In response to the recent news about a possible Singaporean branch of the Obedient Wives Club, Mohamed Imran Mohamed Taib has written an interesting article on competing visions of marriage in Islam. In it he discusses their implications for various issues including marital rape. The first vision he discusses is traditionalist:
…marriage is primarily seen not as a fulfillment of mutual love and respect, but as a set of duties and obligations. The man, as the absolute leader of the family, is entitled to absolute obedience from the woman. Any form of denying or subverting the authority of the husband may constitute nushuz (‘rebellion’).
This, inadvertently, includes the authority and right for men to demand sex, even if she refuses.
Such writings, which advocate the absolute submission of wives, are by no means rare. They form part of the episteme of traditionalist Islam. The popularity of books like Tohfa-e-Doulhan (Gift For The Bride), sold in local bookstores, obviously latches on to this dominant orientation as much as it seeks to entrench patriarchy through religious discourse. This is the crisis of traditionalist thought in Muslim jurisprudence.
He contrasts this to the views of many thinkers among Muslims all over the world, who understand Islam to promote an “egalitarian message”:
A notable Muslim jurist, Professor Khaled Abou El Fadl, brilliantly dissected such problems in contemporary Muslim discourse on gender in his book, Speaking In God’s Name: Islamic Law, Authority & Women (2001).
Scholars like him have identified the prevalence of the language of ‘obedience’ as an example of how the Muslims’ religious discourse on gender is in serious need of reform. This is a task that has been undertaken by contemporary reformists such as Ziba Mir Hosseini (Iran), Asma Barlas (USA), Riffat Hassan (Pakistan), Farid Esack (South Africa), Asghar Ali Engineer (India), KH. Hussein Muhammad (Indonesia), Nawal El Saadawi (Egypt), Fatima Mernissi (Morocco) and countless others.
In their progressive interpretation of Islam, a woman’s ‘obedience’ is owed directly to God as a principle of tawheed (monotheism), and not via ‘obedience’ to the male/husband.
They also highlighted that marriage is based on the equality of men and women, and, as specified in the Qur’an, “so that you may dwell in tranquility” and develop “deep feelings of love and mercy” (Q.30:21). Furthermore, roles and responsibilities are to be negotiated in mutual trust and respect, and are not pre-determined by God.
What is important is that their vision is grounded in the same sacred sources of the Qur’an and Hadith (prophetic traditions). Unfortunately, these perspectives have often been neglected and sometimes outright rejected in the name of an ossified and fossilised ‘Islam’.
The recent sensational news about the formation of the OWC provides an opportunity to open up discussion about one of the most taboo topics in public discourse – sex in marital life.
For reform-minded gender activists, this is the time to seize the moment and correct centuries-old assumptions about gender roles and relations – from issues of reproductive rights, inheritance law to marital rape.

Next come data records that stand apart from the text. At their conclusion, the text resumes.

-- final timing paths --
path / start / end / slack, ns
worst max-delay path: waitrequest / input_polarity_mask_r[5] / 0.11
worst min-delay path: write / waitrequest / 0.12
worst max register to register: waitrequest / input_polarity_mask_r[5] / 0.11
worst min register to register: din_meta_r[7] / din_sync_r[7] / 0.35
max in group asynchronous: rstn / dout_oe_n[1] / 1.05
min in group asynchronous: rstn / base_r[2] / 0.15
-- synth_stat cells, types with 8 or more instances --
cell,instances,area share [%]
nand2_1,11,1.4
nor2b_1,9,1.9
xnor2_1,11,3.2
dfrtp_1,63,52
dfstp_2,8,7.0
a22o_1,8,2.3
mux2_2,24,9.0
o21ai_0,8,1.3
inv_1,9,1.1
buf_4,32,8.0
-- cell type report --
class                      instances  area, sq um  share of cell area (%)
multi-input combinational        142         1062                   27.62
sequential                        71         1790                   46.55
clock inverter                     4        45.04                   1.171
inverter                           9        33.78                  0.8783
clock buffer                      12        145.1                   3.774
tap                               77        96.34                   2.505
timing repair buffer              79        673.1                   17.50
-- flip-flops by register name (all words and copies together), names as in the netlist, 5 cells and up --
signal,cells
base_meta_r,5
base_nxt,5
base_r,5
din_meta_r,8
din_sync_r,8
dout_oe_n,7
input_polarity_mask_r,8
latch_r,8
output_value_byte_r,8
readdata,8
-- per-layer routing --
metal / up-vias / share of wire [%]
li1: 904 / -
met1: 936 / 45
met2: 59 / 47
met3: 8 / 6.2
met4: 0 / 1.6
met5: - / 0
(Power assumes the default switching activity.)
<file path="src/hdl/abcr_pkg.sv">
// Constants, types and carriers shared by the acquisition/balance configuration registers
package abcr_pkg;

  // ----------------------------------------
  // Register map
  // ----------------------------------------
  localparam int              ADDR_W        = 8;
  localparam int              REG_W         = 16;
  localparam logic [ADDR_W-1:0] ADDR_ACQ_CFG  = 8'h19;
  localparam logic [ADDR_W-1:0] ADDR_BAL_SW   = 8'h1a;
  localparam logic [ADDR_W-1:0] ADDR_DEV_CFG2 = 8'h1b;
  localparam logic [ADDR_W-1:0] ADDR_BAL_DIAG = 8'h1c;
  localparam logic [REG_W-1:0]  REG_RESET     = 16'h0000;

  // ----------------------------------------
  // Field layout
  // ----------------------------------------
  localparam int THERM_MODE_LSB = 8;
  localparam int THERM_MODE_W   = 2;
  localparam int AUX_SETTLE_LSB = 0;
  localparam int AUX_SETTLE_W   = 6;
  localparam int BAL_SW_LSB     = 0;
  localparam int BAL_SW_W       = 12;
  localparam int LOOP_BIT       = 15;
  localparam int DBLBUF_BIT     = 12;
  localparam int TXL_HIZ_BIT    = 11;
  localparam int TXU_HIZ_BIT    = 10;
  localparam int RSVD9_BIT      = 9;
  localparam int EMG_BIT        = 8;
  localparam int HVCP_BIT       = 0;
  localparam int ALTMUX_BIT     = 13;
  localparam int POLARITY_BIT   = 12;
  localparam int CELL_LSB       = 0;
  localparam int CELL_W         = 12;
  localparam int UART_PORTS     = 2;
  localparam int PORT_LOWER     = 0;
  localparam int PORT_UPPER     = 1;

  // ----------------------------------------
  // Timing
  // ----------------------------------------
  localparam int SETTLE_STEP_NS     = 6000;
  localparam int CLK_FREQ_MHZ       = 200;
  localparam int SETTLE_STEP_CYCLES = (SETTLE_STEP_NS * CLK_FREQ_MHZ) / 1000;

  // ----------------------------------------
  // Types
  // ----------------------------------------
  typedef enum logic [1:0] {
    THERM_AUTO_A = 2'b00,
    THERM_AUTO_B = 2'b01,
    THERM_OFF    = 2'b10,
    THERM_ON     = 2'b11
  } abcr_therm_mode_t;

  typedef enum logic {
    SETTLE_IDLE = 1'b0,
    SETTLE_WAIT = 1'b1
  } abcr_settle_state_t;

  typedef struct packed {
    logic              wrEn;
    logic              rdEn;
    logic [ADDR_W-1:0] addr;
    logic [REG_W-1:0]  wrData;
  } abcr_reg_req_t;

endpackage

</file>
<file path="src/hdl/abcr_aux_settle.sv">
// Auxiliary input settling delay before each conversion
`timescale 1ns/10ps
module abcr_aux_settle #(
  parameter int STEP_CYCLES = abcr_pkg::SETTLE_STEP_CYCLES
) (
  input  logic                              clk_sys,
  input  logic                              rst,
  input  logic                              convReq,
  input  logic [abcr_pkg::AUX_SETTLE_W-1:0] settleCode,
  output logic                              settleBusy,
  output logic                              convStart
);

  // ----------------------------------------
  // Step and cycle counters
  // ----------------------------------------
  abcr_pkg::abcr_settle_state_t       state_r, state_nxt;
  logic [abcr_pkg::AUX_SETTLE_W-1:0]  step_r, step_nxt;
  logic [31:0]                        cyc_r, cyc_nxt;
  logic                               start_r, start_nxt;

  always_comb begin
    state_nxt = state_r;
    step_nxt  = step_r;
    cyc_nxt   = cyc_r;
    start_nxt = 1'b0;
    unique case (state_r)
      abcr_pkg::SETTLE_IDLE: begin
        if (convReq) begin
          state_nxt = abcr_pkg::SETTLE_WAIT;
          step_nxt  = settleCode;
          cyc_nxt   = 32'(STEP_CYCLES - 1);
        end
      end
      abcr_pkg::SETTLE_WAIT: begin
        // Wait (code + 1) steps of one step each
        if (cyc_r != 32'h0) begin
          cyc_nxt = cyc_r - 32'h1;
        end else if (step_r != '0) begin
          step_nxt = step_r - 6'h1;
          cyc_nxt  = 32'(STEP_CYCLES - 1);
        end else begin
          state_nxt = abcr_pkg::SETTLE_IDLE;
          start_nxt = 1'b1;
        end
      end
    endcase
  end

  always_ff @(posedge clk_sys) begin
    if (rst) begin
      state_r <= abcr_pkg::SETTLE_IDLE;
      step_r  <= '0;
      cyc_r   <= 32'h0;
      start_r <= 1'b0;
    end else begin
      state_r <= state_nxt;
      step_r  <= step_nxt;
      cyc_r   <= cyc_nxt;
      start_r <= start_nxt;
    end
  end

  assign settleBusy = (state_r == abcr_pkg::SETTLE_WAIT);
  assign convStart  = start_r;

  // ----------------------------------------
  // Checks
  // ----------------------------------------
  logic [31:0] elapsed_r;
  logic [31:0] expect_r;

  always_ff @(posedge clk_sys) begin
    if (rst) begin
      elapsed_r <= 32'h0;
      expect_r  <= 32'h0;
    end else if (convReq && !settleBusy) begin
      elapsed_r <= 32'h1;
      expect_r  <= (32'(settleCode) + 32'h1) * 32'(STEP_CYCLES);
    end else begin
      elapsed_r <= elapsed_r + 32'h1;
    end
  end
endmodule

</file>
<file path="src/hdl/abcr_uart_port.sv">
// UART transmit idle drive and upper-port loopback
`timescale 1ns/10ps
module abcr_uart_port (
  input  logic                           clk_sys,
  input  logic                           rst,
  input  logic [abcr_pkg::UART_PORTS-1:0] txData,
  input  logic [abcr_pkg::UART_PORTS-1:0] txActive,
  input  logic [abcr_pkg::UART_PORTS-1:0] idleHighz,
  input  logic                           loopbackEn,
  input  logic                           upperRxPin,
  output logic [abcr_pkg::UART_PORTS-1:0] txOut,
  output logic [abcr_pkg::UART_PORTS-1:0] txOe,
  output logic                           upperRxData
);

  // ----------------------------------------
  // Transmit idle behaviour per port
  // ----------------------------------------
  genvar p;
  generate
    for (p = 0; p < abcr_pkg::UART_PORTS; p++) begin : g_port
      logic out_r, out_nxt;
      logic oe_r, oe_nxt;

      always_comb begin
        // Idle drives zero unless high-Z idle chosen
        out_nxt = txActive[p] ? txData[p] : 1'b0;
        oe_nxt  = txActive[p] | ~idleHighz[p];
      end

      always_ff @(posedge clk_sys) begin
        if (rst) begin
          out_r <= 1'b0;
          oe_r  <= 1'b1;
        end else begin
          out_r <= out_nxt;
          oe_r  <= oe_nxt;
        end
      end

      assign txOut[p] = out_r;
      assign txOe[p]  = oe_r;

    end
  endgenerate

  // ----------------------------------------
  // Receive sync and loopback
  // ----------------------------------------
  logic rxMeta_r, rxSync_r, rx_r, rx_nxt;

  always_comb begin
    // Internal loop from upper transmitter
    rx_nxt = loopbackEn ? txData[abcr_pkg::PORT_UPPER] : rxSync_r;
  end

  always_ff @(posedge clk_sys) begin
    if (rst) begin
      rxMeta_r <= 1'b1;
      rxSync_r <= 1'b1;
      rx_r     <= 1'b1;
    end else begin
      rxMeta_r <= upperRxPin;
      rxSync_r <= rxMeta_r;
      rx_r     <= rx_nxt;
    end
  end

  assign upperRxData = rx_r;
endmodule

</file>
<file path="src/hdl/abcr_config_regs.sv">
// Acquisition, balance, device and diagnostic configuration registers
`timescale 1ns/10ps
module abcr_config_regs #(
  parameter int SETTLE_STEP_CYCLES = abcr_pkg::SETTLE_STEP_CYCLES
) (
  input  logic                           clk_sys,
  input  logic                           rst,
  input  abcr_pkg::abcr_reg_req_t        regReq,
  output logic [abcr_pkg::REG_W-1:0]     regRdData,
  output logic                           regRdValid,
  input  logic                           acqActive,
  input  logic                           auxConvReq,
  output logic                           auxConvStart,
  output logic                           auxSettleBusy,
  output logic                           thermistorBiasOutput,
  output logic [abcr_pkg::BAL_SW_W-1:0]  balanceSwitchEnable,
  output logic                           emergencyDischargeEnable,
  output logic                           balanceTimeoutClear,
  output logic                           altDoubleBufferSelect,
  output logic                           hvPumpDisable,
  input  logic                           measEnWrEn,
  input  logic [abcr_pkg::CELL_W-1:0]    measEnWrData,
  output logic [abcr_pkg::CELL_W-1:0]    cellMeasureEnable,
  input  logic                           muxCfgWrEn,
  input  logic                           altMuxWrData,
  input  logic                           polarityWrData,
  output logic                           altMuxSelect,
  output logic                           polaritySelect,
  input  logic                           lowerTxData,
  input  logic                           lowerTxActive,
  input  logic                           upperTxData,
  input  logic                           upperTxActive,
  input  logic                           upperRxPin,
  output logic                           lowerTxOut,
  output logic                           lowerTxOe,
  output logic                           upperTxOut,
  output logic                           upperTxOe,
  output logic                           upperRxData,
  output logic                           upperPortLoopback
);

  // ----------------------------------------
  // Decode
  // ----------------------------------------
  logic wrAcq, wrBal, wrDev, wrDiag;
  logic [abcr_pkg::REG_W-1:0] wd;

  assign wd     = regReq.wrData;
  assign wrAcq  = regReq.wrEn && (regReq.addr == abcr_pkg::ADDR_ACQ_CFG);
  assign wrBal  = regReq.wrEn && (regReq.addr == abcr_pkg::ADDR_BAL_SW);
  assign wrDev  = regReq.wrEn && (regReq.addr == abcr_pkg::ADDR_DEV_CFG2);
  assign wrDiag = regReq.wrEn && (regReq.addr == abcr_pkg::ADDR_BAL_DIAG);

  // ----------------------------------------
  // Configuration state
  // ----------------------------------------
  logic [abcr_pkg::THERM_MODE_W-1:0] thermMode_r, thermMode_nxt;
  logic [abcr_pkg::AUX_SETTLE_W-1:0] auxSettle_r, auxSettle_nxt;
  logic [abcr_pkg::BAL_SW_W-1:0]     balEn_r, balEn_nxt;
  logic                              loop_r, loop_nxt;
  logic                              dblBuf_r, dblBuf_nxt;
  logic                              txlHiz_r, txlHiz_nxt;
  logic                              txuHiz_r, txuHiz_nxt;
  logic                              rsvd9_r, rsvd9_nxt;
  logic                              emg_r, emg_nxt;
  logic                              hvcp_r, hvcp_nxt;
  logic                              altMux_r, altMux_nxt;
  logic                              polarity_r, polarity_nxt;
  logic [abcr_pkg::CELL_W-1:0]       cell_measure_enable_r, cell_measure_enable_nxt;
  logic                              tmrClr_r, tmrClr_nxt;
  logic                              bias_r, bias_nxt;

  always_comb begin
    thermMode_nxt = thermMode_r;
    auxSettle_nxt = auxSettle_r;
    balEn_nxt     = balEn_r;
    loop_nxt      = loop_r;
    dblBuf_nxt    = dblBuf_r;
    txlHiz_nxt    = txlHiz_r;
    txuHiz_nxt    = txuHiz_r;
    rsvd9_nxt     = rsvd9_r;
    emg_nxt       = emg_r;
    hvcp_nxt      = hvcp_r;
    altMux_nxt    = altMux_r;
    polarity_nxt  = polarity_r;
    cell_measure_enable_nxt    = cell_measure_enable_r;
    if (wrAcq) begin
      thermMode_nxt = wd[abcr_pkg::THERM_MODE_LSB +: abcr_pkg::THERM_MODE_W];
      auxSettle_nxt = wd[abcr_pkg::AUX_SETTLE_LSB +: abcr_pkg::AUX_SETTLE_W];
    end
    if (wrBal) begin
      balEn_nxt = wd[abcr_pkg::BAL_SW_LSB +: abcr_pkg::BAL_SW_W];
    end
    if (wrDev) begin
      loop_nxt   = wd[abcr_pkg::LOOP_BIT];
      dblBuf_nxt = wd[abcr_pkg::DBLBUF_BIT];
      txlHiz_nxt = wd[abcr_pkg::TXL_HIZ_BIT];
      txuHiz_nxt = wd[abcr_pkg::TXU_HIZ_BIT];
      rsvd9_nxt  = wd[abcr_pkg::RSVD9_BIT];
      emg_nxt    = wd[abcr_pkg::EMG_BIT];
      hvcp_nxt   = wd[abcr_pkg::HVCP_BIT];
    end
    // Shared with other registers, bus write wins
    if (muxCfgWrEn) begin
      altMux_nxt   = altMuxWrData;
      polarity_nxt = polarityWrData;
    end
    if (measEnWrEn) begin
      cell_measure_enable_nxt = measEnWrData;
    end
    if (wrDiag) begin
      altMux_nxt   = wd[abcr_pkg::ALTMUX_BIT];
      polarity_nxt = wd[abcr_pkg::POLARITY_BIT];
      cell_measure_enable_nxt   = wd[abcr_pkg::CELL_LSB +: abcr_pkg::CELL_W];
    end
    // Clear pulse on rising discharge enable
    tmrClr_nxt = emg_nxt & ~emg_r;
    // Bias switch control
    unique case (abcr_pkg::abcr_therm_mode_t'(thermMode_nxt))
      abcr_pkg::THERM_AUTO_A: bias_nxt = acqActive;
      abcr_pkg::THERM_AUTO_B: bias_nxt = acqActive;
      abcr_pkg::THERM_OFF:    bias_nxt = 1'b0;
      abcr_pkg::THERM_ON:     bias_nxt = 1'b1;
    endcase
  end

  always_ff @(posedge clk_sys) begin
    if (rst) begin
      // Everything clears
      thermMode_r <= '0;
      auxSettle_r <= '0;
      balEn_r     <= '0;
      loop_r      <= 1'b0;
      dblBuf_r    <= 1'b0;
      txlHiz_r    <= 1'b0;
      txuHiz_r    <= 1'b0;
      rsvd9_r     <= 1'b0;
      emg_r       <= 1'b0;
      hvcp_r      <= 1'b0;
      altMux_r    <= 1'b0;
      polarity_r  <= 1'b0;
      cell_measure_enable_r    <= '0;
      tmrClr_r    <= 1'b0;
      bias_r      <= 1'b0;
    end else begin
      thermMode_r <= thermMode_nxt;
      auxSettle_r <= auxSettle_nxt;
      balEn_r     <= balEn_nxt;
      loop_r      <= loop_nxt;
      dblBuf_r    <= dblBuf_nxt;
      txlHiz_r    <= txlHiz_nxt;
      txuHiz_r    <= txuHiz_nxt;
      rsvd9_r     <= rsvd9_nxt;
      emg_r       <= emg_nxt;
      hvcp_r      <= hvcp_nxt;
      altMux_r    <= altMux_nxt;
      polarity_r  <= polarity_nxt;
      cell_measure_enable_r    <= cell_measure_enable_nxt;
      tmrClr_r    <= tmrClr_nxt;
      bias_r      <= bias_nxt;
    end
  end

  // ----------------------------------------
  // Read path
  // ----------------------------------------
  logic [abcr_pkg::REG_W-1:0] rdData_r, rdData_nxt;
  logic                       rdValid_r, rdValid_nxt;
  logic [abcr_pkg::REG_W-1:0] rdWord;

  always_comb begin
    // Unused positions and reserved positions other than bit 9 stay zero
    rdWord = abcr_pkg::REG_RESET;
    unique case (regReq.addr)
      abcr_pkg::ADDR_ACQ_CFG: begin
        rdWord[abcr_pkg::THERM_MODE_LSB +: abcr_pkg::THERM_MODE_W] = thermMode_r;
        rdWord[abcr_pkg::AUX_SETTLE_LSB +: abcr_pkg::AUX_SETTLE_W] = auxSettle_r;
      end
      abcr_pkg::ADDR_BAL_SW: begin
        rdWord[abcr_pkg::BAL_SW_LSB +: abcr_pkg::BAL_SW_W] = balEn_r;
      end
      abcr_pkg::ADDR_DEV_CFG2: begin
        rdWord[abcr_pkg::LOOP_BIT]    = loop_r;
        rdWord[abcr_pkg::DBLBUF_BIT]  = dblBuf_r;
        rdWord[abcr_pkg::TXL_HIZ_BIT] = txlHiz_r;
        rdWord[abcr_pkg::TXU_HIZ_BIT] = txuHiz_r;
        rdWord[abcr_pkg::RSVD9_BIT]   = rsvd9_r;
        rdWord[abcr_pkg::EMG_BIT]     = emg_r;
        rdWord[abcr_pkg::HVCP_BIT]    = hvcp_r;
      end
      abcr_pkg::ADDR_BAL_DIAG: begin
        rdWord[abcr_pkg::ALTMUX_BIT]   = altMux_r;
        rdWord[abcr_pkg::POLARITY_BIT] = polarity_r;
        rdWord[abcr_pkg::CELL_LSB +: abcr_pkg::CELL_W] = cell_measure_enable_r;
      end
      default: rdWord = abcr_pkg::REG_RESET;
    endcase
    rdValid_nxt = regReq.rdEn;
    rdData_nxt  = regReq.rdEn ? rdWord : rdData_r;
  end

  always_ff @(posedge clk_sys) begin
    if (rst) begin
      rdData_r  <= abcr_pkg::REG_RESET;
      rdValid_r <= 1'b0;
    end else begin
      rdData_r  <= rdData_nxt;
      rdValid_r <= rdValid_nxt;
    end
  end

  // ----------------------------------------
  // Submodules
  // ----------------------------------------
  logic [abcr_pkg::UART_PORTS-1:0] portTxOut, portTxOe;

  abcr_aux_settle #(
    .STEP_CYCLES (SETTLE_STEP_CYCLES)
  ) u_settle (
    .clk_sys    (clk_sys),
    .rst        (rst),
    .convReq    (auxConvReq),
    .settleCode (auxSettle_r),
    .settleBusy (auxSettleBusy),
    .convStart  (auxConvStart)
  );

  abcr_uart_port u_uart (
    .clk_sys     (clk_sys),
    .rst         (rst),
    .txData      ({upperTxData, lowerTxData}),
    .txActive    ({upperTxActive, lowerTxActive}),
    .idleHighz   ({txuHiz_r, txlHiz_r}),
    .loopbackEn  (loop_r),
    .upperRxPin  (upperRxPin),
    .txOut       (portTxOut),
    .txOe        (portTxOe),
    .upperRxData (upperRxData)
  );

  // ----------------------------------------
  // Outputs
  // ----------------------------------------
  assign regRdData                = rdData_r;
  assign regRdValid               = rdValid_r;
  assign thermistorBiasOutput     = bias_r;
  assign balanceSwitchEnable      = balEn_r;
  assign emergencyDischargeEnable = emg_r;
  assign balanceTimeoutClear      = tmrClr_r;
  assign altDoubleBufferSelect    = dblBuf_r;
  assign hvPumpDisable            = hvcp_r;
  assign cellMeasureEnable        = cell_measure_enable_r;
  assign altMuxSelect             = altMux_r;
  assign polaritySelect           = polarity_r;
  assign upperPortLoopback        = loop_r;
  assign lowerTxOut               = portTxOut[abcr_pkg::PORT_LOWER];
  assign lowerTxOe                = portTxOe[abcr_pkg::PORT_LOWER];
  assign upperTxOut               = portTxOut[abcr_pkg::PORT_UPPER];
  assign upperTxOe                = portTxOe[abcr_pkg::PORT_UPPER];
endmodule

</file>
<file path="config.mk">
export PLATFORM = sky130hd
export DESIGN_NAME = abcr_config_regs
export DESIGN_NICKNAME = d
export VERILOG_FILES = /design/src/hdl/abcr_pkg.sv /design/src/hdl/abcr_aux_settle.sv /design/src/hdl/abcr_uart_port.sv /design/src/hdl/abcr_config_regs.sv
export SDC_FILE = /design/constraint.sdc
export NUM_CORES = 1
export LEC_CHECK = 0
export ABC_CLOCK_PERIOD_IN_PS = 4600
export BUFFER_PORTS_ARGS = -buffer_cell sky130_fd_sc_hd__buf_2
export CAP_MARGIN = 20
export CORE_AREA = 3 3 103 105
export CTS_BUF_LIST = sky130_fd_sc_hd__clkbuf_16
export CTS_CLUSTER_DIAMETER = 30
export CTS_CLUSTER_SIZE = 10
export DETAILED_ROUTE_END_ITERATION = 8
export DIE_AREA = 0 0 106 108
export GPL_TIMING_DRIVEN = 0
export PLACE_DENSITY = 0.7
export SLEW_MARGIN = 20
export SYNTH_ARGS = -nofsm -noshare
export SYNTH_HDL_FRONTEND = slang
export SYNTH_SLANG_ARGS = --single-unit
</file>
<file path="constraint.sdc">
create_clock -name clk_sys -period 4.6 [get_ports clk_sys]
set_clock_uncertainty 0.2 [all_clocks]
set_input_delay 0.69 -clock clk_sys [delete_from_list [all_inputs] [get_ports clk_sys]]
set_output_delay 0.69 -clock clk_sys [all_outputs]
set_load 0.02 [all_outputs]
</file>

It is also an opportunity to highlight the limits of traditionalist thought in properly diagnosing social issues and problems. For Muslims in particular, it is time for critical self-reflection, for reclaiming the egalitarian message of Islam, and for repositioning women as equally dignified partners in all spheres of life, marital relations included. It is time for a new gender discourse to take shape in the community.
It is also worth noting the statement of Muis (dated 17 June 2011) in response to the Obedient Wives Club (emphasis added by us):
Muis disagrees with the basis or objectives of the aforementioned Club as reported by the media.
The Club’s view that a satisfying sex life is the main solution to solving marital and social problems in the community is one that is myopic, and does not accurately portray the complexity of the problems faced by married couples. Such simplistic view is in fact demeaning to women and the institution of marriage and family which are held in high esteem in Islam.
[...] Happiness in a marriage goes beyond receiving sexual fulfillment from one’s wife. The Prophet himself (Peace be upon him) taught Muslims to engage in spousal sexual relations in a manner that is full of love and respect towards each other. This is because sexual relations are a form of ibadah (blessed deed in Islam) which requires consent and willingness from both parties.